• HOW TO COMPLETE THIS TASK:
If a line in the entries below includes "unchanged", pick it out and copy it.

• GIVEN ENTRIES:
☆ ☆ ☆ ☆ ☆ ☆ ☆

$ cat src/rtl/ad1939_pkg.sv
// Shared AD1939 definitions: channel tags and FSM state encodings for the ADC
// deserializer and the DAC serializer.
package ad1939_pkg;

    localparam logic [1:0] CH_L1 = 2'd0;
    localparam logic [1:0] CH_R1 = 2'd1;
    localparam logic [1:0] CH_L2 = 2'd2;
    localparam logic [1:0] CH_R2 = 2'd3;

    typedef enum logic [1:0] {HUNT, SHIFT, DONE} capture_state_t;
    typedef enum logic [1:0] {EMPTY, SEND1, SEND2} out_state_t;

    function automatic logic [1:0] make_channel(input logic line, input logic lr);
        return {line, lr};
    endfunction

endpackage

$ cat src/rtl/ad1939_adc_i2s_deserializer_if.sv
// Avalon-ST source bundle carrying one channel-tagged audio sample per beat.
interface ad1939_adc_i2s_deserializer_if #(
    parameter int DATA_WIDTH = 24
);
    logic [DATA_WIDTH-1:0] data;
    logic [1:0]            channel;
    logic                  valid;
    logic                  ready;

    modport master (output data, channel, valid, input ready);
    modport slave  (input data, channel, valid, output ready);
endinterface

$ cat src/rtl/ad1939_input_sync.sv
// Equal-depth synchronizers for the four codec pins plus a registered abclk
// rising-edge strobe, keeping lr/data aligned with the strobe.
module ad1939_input_sync #(
    parameter int SYNC_STAGES = 2
) (
    input  logic clk,
    input  logic reset,
    input  logic abclk,
    input  logic alrclk,
    input  logic asdata1,
    input  logic asdata2,
    output logic bit_event,
    output logic lr_p0,
    output logic sdata1_p0,
    output logic sdata2_p0
);
    // Bit order per stage: {bclk, lr, data1, data2}
    logic [SYNC_STAGES-1:0][3:0] sync_pipe;
    logic                        bclk_prev;

    always_ff @(posedge clk) begin
        if (reset) begin
            sync_pipe <= '0;
            bclk_prev <= 1'b0;
            bit_event <= 1'b0;
            lr_p0     <= 1'b0;
            sdata1_p0 <= 1'b0;
            sdata2_p0 <= 1'b0;
        end else begin
            sync_pipe[0] <= {abclk, alrclk, asdata1, asdata2};
            for (int i = 1; i < SYNC_STAGES; i++) begin
                sync_pipe[i] <= sync_pipe[i-1];
            end
            bclk_prev <= sync_pipe[SYNC_STAGES-1][3];
            bit_event <= sync_pipe[SYNC_STAGES-1][3] & ~bclk_prev;
            lr_p0     <= sync_pipe[SYNC_STAGES-1][2];
            sdata1_p0 <= sync_pipe[SYNC_STAGES-1][1];
            sdata2_p0 <= sync_pipe[SYNC_STAGES-1][0];
        end
    end
endmodule

$ cat src/rtl/ad1939_adc_i2s_deserializer.sv
// AD1939 ADC I2S capture: deserializes both ADC lines and emits channel-tagged
// Avalon-ST beats, with sticky overflow / framing status.
module ad1939_adc_i2s_deserializer
    import ad1939_pkg::*;
#(
    parameter int DATA_WIDTH  = 24,
    parameter int SLOT_BITS   = 32,
    parameter int SYNC_STAGES = 2
) (
    input  logic clk,
    input  logic reset,
    input  logic ad1939_abclk,
    input  logic ad1939_alrclk,
    input  logic ad1939_adc_asdata1,
    input  logic ad1939_adc_asdata2,
    ad1939_adc_i2s_deserializer_if.master source,
    output logic status_overflow,
    output logic status_frame_error,
    input  logic status_clear
);
    localparam int CNT_W = $clog2(SLOT_BITS);
    typedef logic [CNT_W-1:0] cnt_t;

    function automatic cnt_t sat_inc(input cnt_t c);
        return (c == cnt_t'(SLOT_BITS - 1)) ? c : c + 1'b1;
    endfunction

    logic bit_event, lr_p0, sdata1_p0, sdata2_p0;

    ad1939_input_sync #(.SYNC_STAGES(SYNC_STAGES)) u_sync (
        .clk       (clk),
        .reset     (reset),
        .abclk     (ad1939_abclk),
        .alrclk    (ad1939_alrclk),
        .asdata1   (ad1939_adc_asdata1),
        .asdata2   (ad1939_adc_asdata2),
        .bit_event (bit_event),
        .lr_p0     (lr_p0),
        .sdata1_p0 (sdata1_p0),
        .sdata2_p0 (sdata2_p0)
    );

    capture_state_t        cap_state, cap_next;
    out_state_t            out_state, out_next;
    logic [DATA_WIDTH-1:0] sh1, sh2, hold1, hold2;
    cnt_t                  bit_cnt;
    logic                  lr_prev, primed, word_lr, hold_lr;
    logic                  lr_evt, word_done, frame_err_evt, overflow_evt;

    // The first bit event after reset only primes lr_prev, so no false lr edge is seen
    assign lr_evt = bit_event && primed && (lr_p0 != lr_prev);

    always_ff @(posedge clk) begin
        if (reset) cap_state <= HUNT;
        else       cap_state <= cap_next;
    end

    always_comb begin
        cap_next = cap_state;
        case (cap_state)
            HUNT:    if (lr_evt) cap_next = SHIFT;
            SHIFT:   if (lr_evt) cap_next = SHIFT;
                     else if (bit_event && bit_cnt == cnt_t'(DATA_WIDTH - 1)) cap_next = DONE;
            DONE:    if (lr_evt) cap_next = SHIFT;
            default: cap_next = HUNT;
        endcase
    end

    always_comb begin
        word_done     = 1'b0;
        frame_err_evt = 1'b0;
        if (cap_state == SHIFT) begin
            frame_err_evt = lr_evt;
            word_done     = !lr_evt && bit_event && bit_cnt == cnt_t'(DATA_WIDTH - 1);
        end
    end

    always_ff @(posedge clk) begin
        if (reset) begin
            sh1 <= '0; sh2 <= '0; hold1 <= '0; hold2 <= '0;
            bit_cnt <= '0; lr_prev <= 1'b0; primed <= 1'b0;
            word_lr <= 1'b0; hold_lr <= 1'b0;
        end else begin
            if (bit_event) begin
                primed  <= 1'b1;
                lr_prev <= lr_p0;
                if (lr_evt) begin
                    bit_cnt <= '0;
                    sh1     <= '0;
                    sh2     <= '0;
                    word_lr <= lr_p0;
                end else if (cap_state == SHIFT) begin
                    sh1     <= {sh1[DATA_WIDTH-2:0], sdata1_p0};
                    sh2     <= {sh2[DATA_WIDTH-2:0], sdata2_p0};
                    bit_cnt <= bit_cnt + 1'b1;
                end else if (cap_state == DONE) begin
                    bit_cnt <= sat_inc(bit_cnt);
                end
            end
            if (word_done) begin
                hold1   <= {sh1[DATA_WIDTH-2:0], sdata1_p0};
                hold2   <= {sh2[DATA_WIDTH-2:0], sdata2_p0};
                hold_lr <= word_lr;
            end
        end
    end

    // A new word arriving while beats are still queued restarts at SEND1,
    // except when it coincides with the final accept of SEND2.
    assign overflow_evt = word_done &&
                          (out_state == SEND1 || (out_state == SEND2 && !source.ready));

    always_ff @(posedge clk) begin
        if (reset) out_state <= EMPTY;
        else       out_state <= out_next;
    end

    always_comb begin
        out_next = out_state;
        case (out_state)
            EMPTY:   if (word_done) out_next = SEND1;
            SEND1:   if (word_done) out_next = SEND1;
                     else if (source.ready) out_next = SEND2;
            SEND2:   if (word_done) out_next = SEND1;
                     else if (source.ready) out_next = EMPTY;
            default: out_next = EMPTY;
        endcase
    end

    always_comb begin
        source.valid   = 1'b0;
        source.data    = '0;
        source.channel = '0;
        case (out_state)
            SEND1: begin
                source.valid   = 1'b1;
                source.data    = hold1;
                source.channel = make_channel(1'b0, hold_lr);
            end
            SEND2: begin
                source.valid   = 1'b1;
                source.data    = hold2;
                source.channel = make_channel(1'b1, hold_lr);
            end
            default: ;
        endcase
    end

    // Sticky flags: a new event outranks a coincident clear
    always_ff @(posedge clk) begin
        if (reset) begin
            status_overflow    <= 1'b0;
            status_frame_error <= 1'b0;
        end else begin
            if (overflow_evt)      status_overflow <= 1'b1;
            else if (status_clear) status_overflow <= 1'b0;
            if (frame_err_evt)     status_frame_error <= 1'b1;
            else if (status_clear) status_frame_error <= 1'b0;
        end
    end
endmodule

$ cat src/flat_wrapper.sv
// flat-port wrapper written by rule: the top's interface ports become plain ports
module ad1939_adc_i2s_deserializer_flat import ad1939_pkg::*;
#(
    parameter int DATA_WIDTH  = 24,
    parameter int SLOT_BITS   = 32,
    parameter int SYNC_STAGES = 2
)
  (clk, reset, ad1939_abclk, ad1939_alrclk, ad1939_adc_asdata1, ad1939_adc_asdata2, status_overflow, status_frame_error, status_clear, source_data, source_channel, source_valid, source_ready);
  ad1939_adc_i2s_deserializer_if #(.DATA_WIDTH(DATA_WIDTH)) source_i ();
  input  logic clk;
  input  logic reset;
  input  logic ad1939_abclk;
  input  logic ad1939_alrclk;
  input  logic ad1939_adc_asdata1;
  input  logic ad1939_adc_asdata2;
  output logic status_overflow;
  output logic status_frame_error;
  input  logic status_clear;
  output wire logic [$bits(source_i.data)-1:0] source_data;
  output wire logic [$bits(source_i.channel)-1:0] source_channel;
  output wire logic [$bits(source_i.valid)-1:0] source_valid;
  input wire logic [$bits(source_i.ready)-1:0] source_ready;
  assign source_data = source_i.data;
  assign source_channel = source_i.channel;
  assign source_valid = source_i.valid;
  assign source_i.ready = source_ready;
  ad1939_adc_i2s_deserializer #(.DATA_WIDTH(DATA_WIDTH), .SLOT_BITS(SLOT_BITS), .SYNC_STAGES(SYNC_STAGES)) u_core (.clk(clk), .reset(reset), .ad1939_abclk(ad1939_abclk), .ad1939_alrclk(ad1939_alrclk), .ad1939_adc_asdata1(ad1939_adc_asdata1), .ad1939_adc_asdata2(ad1939_adc_asdata2), .source(source_i), .status_overflow(status_overflow), .status_frame_error(status_frame_error), .status_clear(status_clear));
endmodule
$ cat config.mk
export PLATFORM = sky130hd
export DESIGN_NAME = ad1939_adc_i2s_deserializer_flat
export DESIGN_NICKNAME = d
export VERILOG_FILES = /design/src/rtl/ad1939_pkg.sv /design/src/rtl/ad1939_adc_i2s_deserializer_if.sv /design/src/rtl/ad1939_input_sync.sv /design/src/rtl/ad1939_adc_i2s_deserializer.sv /design/src/flat_wrapper.sv
export SDC_FILE = /design/constraint.sdc
export NUM_CORES = 1
export LEC_CHECK = 0
export CORE_MARGIN = 1.5
export CORE_UTILIZATION = 40
export DETAILED_ROUTE_END_ITERATION = 16
export GPL_ROUTABILITY_DRIVEN = 0
export GPL_TIMING_DRIVEN = 1
export HOLD_SLACK_MARGIN = 0.06
export PLACE_DENSITY = 0.69
export SYNTH_ARGS = -nofsm -noshare
export SYNTH_HDL_FRONTEND = slang
export SYNTH_SLANG_ARGS = --single-unit
$ cat constraint.sdc
create_clock -name clk -period 2.3 [get_ports clk]
set_clock_uncertainty 0.05 [all_clocks]
set_input_delay 0.46 -clock clk [delete_from_list [all_inputs] [get_ports clk]]
set_output_delay 0.46 -clock clk [all_outputs]
set_load 0.1 [all_outputs]
==> results.json, run 1 <==
{
  "syn_nets": 608,
  "ios": 37,
  "dpl.cell_count": 765,
  "final_antenna_net_count": 0,
  "layout_commonest_cell": "dfxtp_1",
  "met1_usage_pct": 20.43,
  "drt-total-wl_um": 11600,
  "gr-usage-all-layers_pct": 17.20,
  "tightest_slew_ps": 550.3,
  "core_um2": 13190,
  "p_leak_nw": 2.138,
  "critPathMaxFanout": 13,
  "grt_use_met2_pct": 30.27,
  "final_nets": 632,
  "power.density_nw_per_um2": 672.1,
  "fillers": 1144,
  "synth_edf_count": 0,
  "numPortBuffers": 36,
  "vias_per_cell": 5.014,
  "grt_pass1_vias": 3997,
  "grt_max_degree": 78,
  "finalCriticalPeriod_ps": 2228,
  "grt-busiest-layer": "met2",
  "hp-start": "reset",
  "antenna_found_initial": 0,
  "cts-buffers-inserted": 17,
  "finalSetupTns_ps": 0,
  "firstDrtPassIters": 4,
  "clk_latency_ps": 410,
  "max_cap_violations": 0,
  "syn2layout_area_growth_pct": 30.84,
  "final-setup-viol-count": 0,
  "yosysWarnings": 0,
  "status": "completed",
  "htreeDepth": 4,
  "fin_crit_sh_pct": 96.85,
  "die_w_um": 118.9,
  "timing.rr.start": "u_core.cap_state[1]$_SDFFE_PP0P_",
  "cts.sinks": 122,
  "crit_path_start_kind": "flip-flop",
  "max_freq_ghz": 0.4489,
  "relSlewSlack_pct": 63.31,
  "die_area_um2": 14140,
  "hold_buffers": 0,
  "crit_start": "u_core.out_state[1]$_SDFFE_PP0P_",
  "grt_pass1_wl_um": 19380,
  "synth_seq_cells": 122,
  "ys.flop_type": "dfxtp_1",
  "syn_area_um2": 5375,
  "post-route-drc-count": 0,
  "reg2reg_depth": 6,
  "num_vias": 4021,
  "clockRootBuffer": "clkbuf_16",
  "drtIter0Drc": 320,
  "synthArstFlopShare_pct": 0,
  "n_antenna_cell": 0,
  "clock_path_buffers": 2,
  "drive_above_1_share_pct": 21.88,
  "start_util_pct": 40.75,
  "worst_slack_ps": 72.37,
  "grtUsageMet3_pct": 3.113,
  "critPathKind": "flip-flop to output pin",
  "dp_hpwl_um": 6493,
  "ir_worst_vdd_uv": 474.7,
  "hold_violations": 0,
  "dpl_worst_slack_ps": 275.5,
  "grt.overflow.total": 0,
  "clkTransAtPathRegs_ps": 60,
  "die_y_um": 118.9,
  "yosysSeqAreaShare_pct": 45.44,
  "crit_arrival_ps": 1720,
  "rsz0062_at_grt": "false",
  "hold_path.class": "input pin to flip-flop",
  "total_power_w": 0.004727,
  "final_cells": 802,
  "drv_slew": 0,
  "synth.avg_cell_area_um2": 9.126,
  "critPathCaptureType": "output pin",
  "cp.required_ps": 1790,
  "synth_cell_type_count": 42,
  "final_cell_mix": "dfxtp_1 (120), nand2b_1 (101), nand2_1 (94)",
  "avgRoutedWirePerCell_um": 14.46,
  "utilization_pct": 53.32,
  "synthCells": 589,
  "num_rows": 42,
  "tritoncts": "built",
  "whs_path_depth": 2
}
[per-layer routing]
metal	share of wire (%)	vias to the layer above	routed length, µm
met3	3.0	9	345
met1	45	1935	5235
met4	1.4	0	164
met2	50	62	5852
li1	-	2015	-
met5	0	-	0
[path summary, 6_finish.rpt]
path,endpoint,slack (ps)
setup / recovery,source_data[5],70
hold / removal,u_core.lr_prev$_SDFFE_PP0P_,280
setup reg to reg,u_core.out_state[0]$_SDFFE_PP0P_,310
hold reg to reg,u_core.u_sync.bit_event$_SDFF_PP0_,340
[cells in the mapped netlist, types with 3 or more instances]
library cell  number  area share, %
o21ai_0            4           0.37
or4_1              3           0.42
dfxtp_1          122             45
mux2i_1           50            9.3
buf_12             5            1.9
nand2_1           94            6.6
nand2b_1         101             12
a22oi_1           24            3.4
nand4_1            3           0.35
nor3_1             3           0.28
nor2b_1           38            4.4
nor2_1             3           0.21
buf_1              3           0.21
a21oi_1           54            5.0
ha_1              11            2.6
inv_1              7           0.49
buf_2             12            1.1
clkbuf_1          23            1.6
[critical path, cell delays in order (launching register included)]
cell and delay, ps:
dfxtp_4 380, inv_2 70, ha_4 290, buf_6 190, nor2b_4 190, buf_12 180
[logic make-up after synthesis]
group	synth area share, %
simple gates	25.61
flops	45.44
compound gates	10.85
buf+inv	5.726
mux	9.520
fa+ha+maj	2.560
xor+xnor	0.3027
[layout make-up]
type,count,area (µm²),share of cell area (%)
tap,176,220.2,3.131
multi-input combinational,414,2929,41.65
clock inverter,11,95.09,1.352
timing repair buffer,51,839.6,11.94
inverter,7,28.78,0.4092
sequential,122,2450,34.83
clock buffer,21,470.5,6.689
[what timing repair did]
item                       in CTS  in global routing
gates resized for setup        31                  2
pin swaps                      12                  1
gates cloned                    2                  0
setup buffers                   3                  0
setup endpoints to repair      25                 10
[power by group]
part	internal, W	switching, W	total (W)
sequential	0.00212	0.00000515	0.00213
clock	0.00156	0.000940	0.00250
combinational	0.0000477	0.0000472	0.0000949
[sequential cells by signal, summed over array words and instances (netlist names)]
register	flops
u_core.bit_cnt	5
u_core.cap_state	2
u_core.hold1	24
u_core.hold2	24
u_core.hold_lr	1
u_core.lr_prev	1
u_core.out_state	2
u_core.primed	1
u_core.sh1	23
u_core.sh2	23
u_core.status_frame_error	1
u_core.status_overflow	1
u_core.u_sync.bclk_prev	1
u_core.u_sync.bit_event	1
u_core.u_sync.lr_p0	1
u_core.u_sync.sdata1_p0	1
u_core.u_sync.sdata2_p0	1
u_core.u_sync.sync_pipe	8
u_core.word_lr	1
[stage by stage]
step	instance area, µm²	hold WS, ps
after global placement	6238	322.8
final	7033	275.4
after detailed placement	6238	329.8
after global routing	7033	280.4
after CTS	7043	264.7
after floorplan	5548	317.4
No activity file was read; power rests on OpenSTA's default activity.
==> run 2, diff against run 1 <==
--- a/config.mk
+++ b/config.mk
@@ -5,6 +5,7 @@
 export SDC_FILE = /design/constraint.sdc
 export NUM_CORES = 1
 export LEC_CHECK = 0
+export CAP_MARGIN = 20
 export CORE_MARGIN = 1.5
 export CORE_UTILIZATION = 40
 export DETAILED_ROUTE_END_ITERATION = 16
==> results of run 2 <==
No change in the layout: final DEF, timing and power equal those of run 1.
==> run 3, diff against run 2 <==
--- a/config.mk
+++ b/config.mk
@@ -5,7 +5,6 @@
 export SDC_FILE = /design/constraint.sdc
 export NUM_CORES = 1
 export LEC_CHECK = 0
-export CAP_MARGIN = 20
 export CORE_MARGIN = 1.5
 export CORE_UTILIZATION = 40
 export DETAILED_ROUTE_END_ITERATION = 16
==> constraint.sdc (replaced) <==
create_clock -name clk -period 2.8 [get_ports clk]
set_clock_uncertainty 0.05 [all_clocks]
set_input_delay 0.56 -clock clk [delete_from_list [all_inputs] [get_ports clk]]
set_output_delay 0.56 -clock clk [all_outputs]
set_load 0.01 [all_outputs]
==> run 3 against run 2 <==
Net effect:
- flip-flop and latch count unchanged
- combinational power is 20% lower
- sequential share of layout area up 3.0 points
- die area is the same
- first-iteration DRC count down 27%
- largest cell class unchanged
- critical endpoint unchanged
==> results.json, run 3 (synthesis gave the netlist of run 1 again) <==
{
  "fin_crit_sh_pct": 96.41,
  "hold_violations": 0,
  "finalCriticalPeriod_ps": 2700,
  "firstDrtPassIters": 5,
  "gr-usage-all-layers_pct": 15.80,
  "tightest_slew_ps": 664.9,
  "clk_latency_ps": 400,
  "cts.sinks": 122,
  "num_vias": 3930,
  "grt_pass1_wl_um": 18150,
  "grt.overflow.total": 0,
  "critPathMaxFanout": 15,
  "die_area_um2": 14140,
  "start_util_pct": 40.75,
  "num_rows": 42,
  "p_leak_nw": 2.080,
  "final_antenna_net_count": 0,
  "hold_path.class": "flip-flop to flip-flop",
  "cts-buffers-inserted": 17,
  "holdPathEnd": "u_core.u_sync.bit_event$_SDFF_PP0_",
  "ir_worst_vdd_uv": 382.8,
  "crit_arrival_ps": 2090,
  "hold_buffers": 0,
  "tritoncts": "built",
  "r2r_end": "u_core.hold2[6]$_SDFFE_PP0P_",
  "timing.rr.start": "u_core.cap_state[1]$_SDFFE_PP0P_",
  "max_cap_violations": 0,
  "vias_per_cell": 4.919,
  "clockRootBuffer": "clkbuf_16",
  "critPathCaptureType": "output pin",
  "power.density_nw_per_um2": 621.5,
  "drtIter0Drc": 235,
  "final_nets": 630,
  "syn2layout_area_growth_pct": 20.18,
  "n_antenna_cell": 0,
  "status": "completed",
  "post-route-drc-count": 0,
  "drive_above_1_share_pct": 9.631,
  "whs_path_depth": 1,
  "final-setup-viol-count": 0,
  "ios": 37,
  "finalSetupTns_ps": 0,
  "clock_path_buffers": 2,
  "die_y_um": 118.9,
  "crit_path_start_kind": "flip-flop",
  "die_w_um": 118.9,
  "avgRoutedWirePerCell_um": 13.24,
  "antenna_found_initial": 0,
  "r2r_slack_ps": 650,
  "grt_pass1_vias": 3901,
  "layout_commonest_cell": "dfxtp_1",
  "numPortBuffers": 36,
  "rsz0062_at_grt": "true",
  "cp.required_ps": 2190,
  "hp-start": "u_core.u_sync.bclk_prev$_SDFF_PP0_",
  "grt_max_degree": 121,
  "top_regs": "u_core.hold1 x24, u_core.hold2 x24",
  "final_cell_mix": "dfxtp_1 (121), nand2b_1 (101), nand2_1 (94)",
  "utilization_pct": 48.98,
  "drv_slew": 0,
  "dp_hpwl_um": 6512,
  "relSlewSlack_pct": 55.67,
  "clkTransAtPathRegs_ps": 50,
  "max_freq_ghz": 0.3704,
  "htreeDepth": 4,
  "critPathKind": "flip-flop to output pin",
  "drt-total-wl_um": 10580,
  "reg2reg_depth": 6,
  "core_um2": 13190
}
run 3: cell types whose count changed in the layout (fill, tap and decap cells not counted), moves of 5 or more:
cell / previous run / this run
nor2b_1: 14 / 38
nor2b_2: 5 / 0
clkdlybuf4s50_1: 6 / 31
buf_12: 32 / 2
a22oi_1: 4 / 22
a22oi_2: 20 / 2
nor2b_4: 19 / 0
run 3: report_power, final:
group	switching, W	internal, W	total, W
Sequential	0.00000473	0.00175	0.00175
Combinational	0.0000366	0.0000397	0.0000763
Clock	0.000755	0.00143	0.00219
Total	0.000796	0.00322	0.00401
run 3: worst max path at each step:
stage,startpoint,to
finish,u_core.out_state[0]$_SDFFE_PP0P_,source_data[5]
global route,u_core.out_state[0]$_SDFFE_PP0P_,source_data[7]
CTS,u_core.out_state[1]$_SDFFE_PP0P_,source_data[8]
detailed placement,u_core.out_state[0]$_SDFFE_PP0P_,source_data[8]
global placement,u_core.out_state[1]$_SDFFE_PP0P_,source_data[15]
floorplan,u_core.out_state[0]$_SDFFE_PP0P_,source_data[10]
run 3: area by class of cell:
| class | instances | area (µm²) |
|---|---|---|
| inverter | 7 | 26.28 |
| sequential | 122 | 2444 |
| clock inverter | 12 | 148.9 |
| tap | 176 | 220.2 |
| multi-input combinational | 414 | 2661 |
| clock buffer | 19 | 452.9 |
| fill | 1226 | 6730 |
| timing repair buffer | 49 | 506.7 |
run 3: worst max-delay path, cell delays in order (launching register included):
cell             delay [ps]
dfxtp_1                 390
inv_2                    90
ha_1                    240
buf_6                   170
a22oi_1                 240
nor2b_1                  70
clkdlybuf4s50_1         480
run 3: repair_timing:
action	CTS	global route
setup buffers	0	1
resized for setup	4	12
setup endpoints to repair	25	24
gates cloned	0	0
pin swaps	0	1
endpoints found under the hold margin	0	0
run 3: routing by layer:
metal | part of all wire (%) | vias up | global-route usage [%] | routed length [µm]
li1 | - | 2001 | - | -
met1 | 46 | 1862 | 19.57 | 4835
met2 | 50 | 65 | 26.38 | 5304
met3 | 3.9 | 2 | 4.789 | 409
met4 | 0.26 | 0 | 4.970 | 28
met5 | 0 | - | 0 | 0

☆ ☆ ☆ ☆ ☆ ☆ ☆

• TASK SOLUTION:
- flip-flop and latch count unchanged
- largest cell class unchanged
- critical endpoint unchanged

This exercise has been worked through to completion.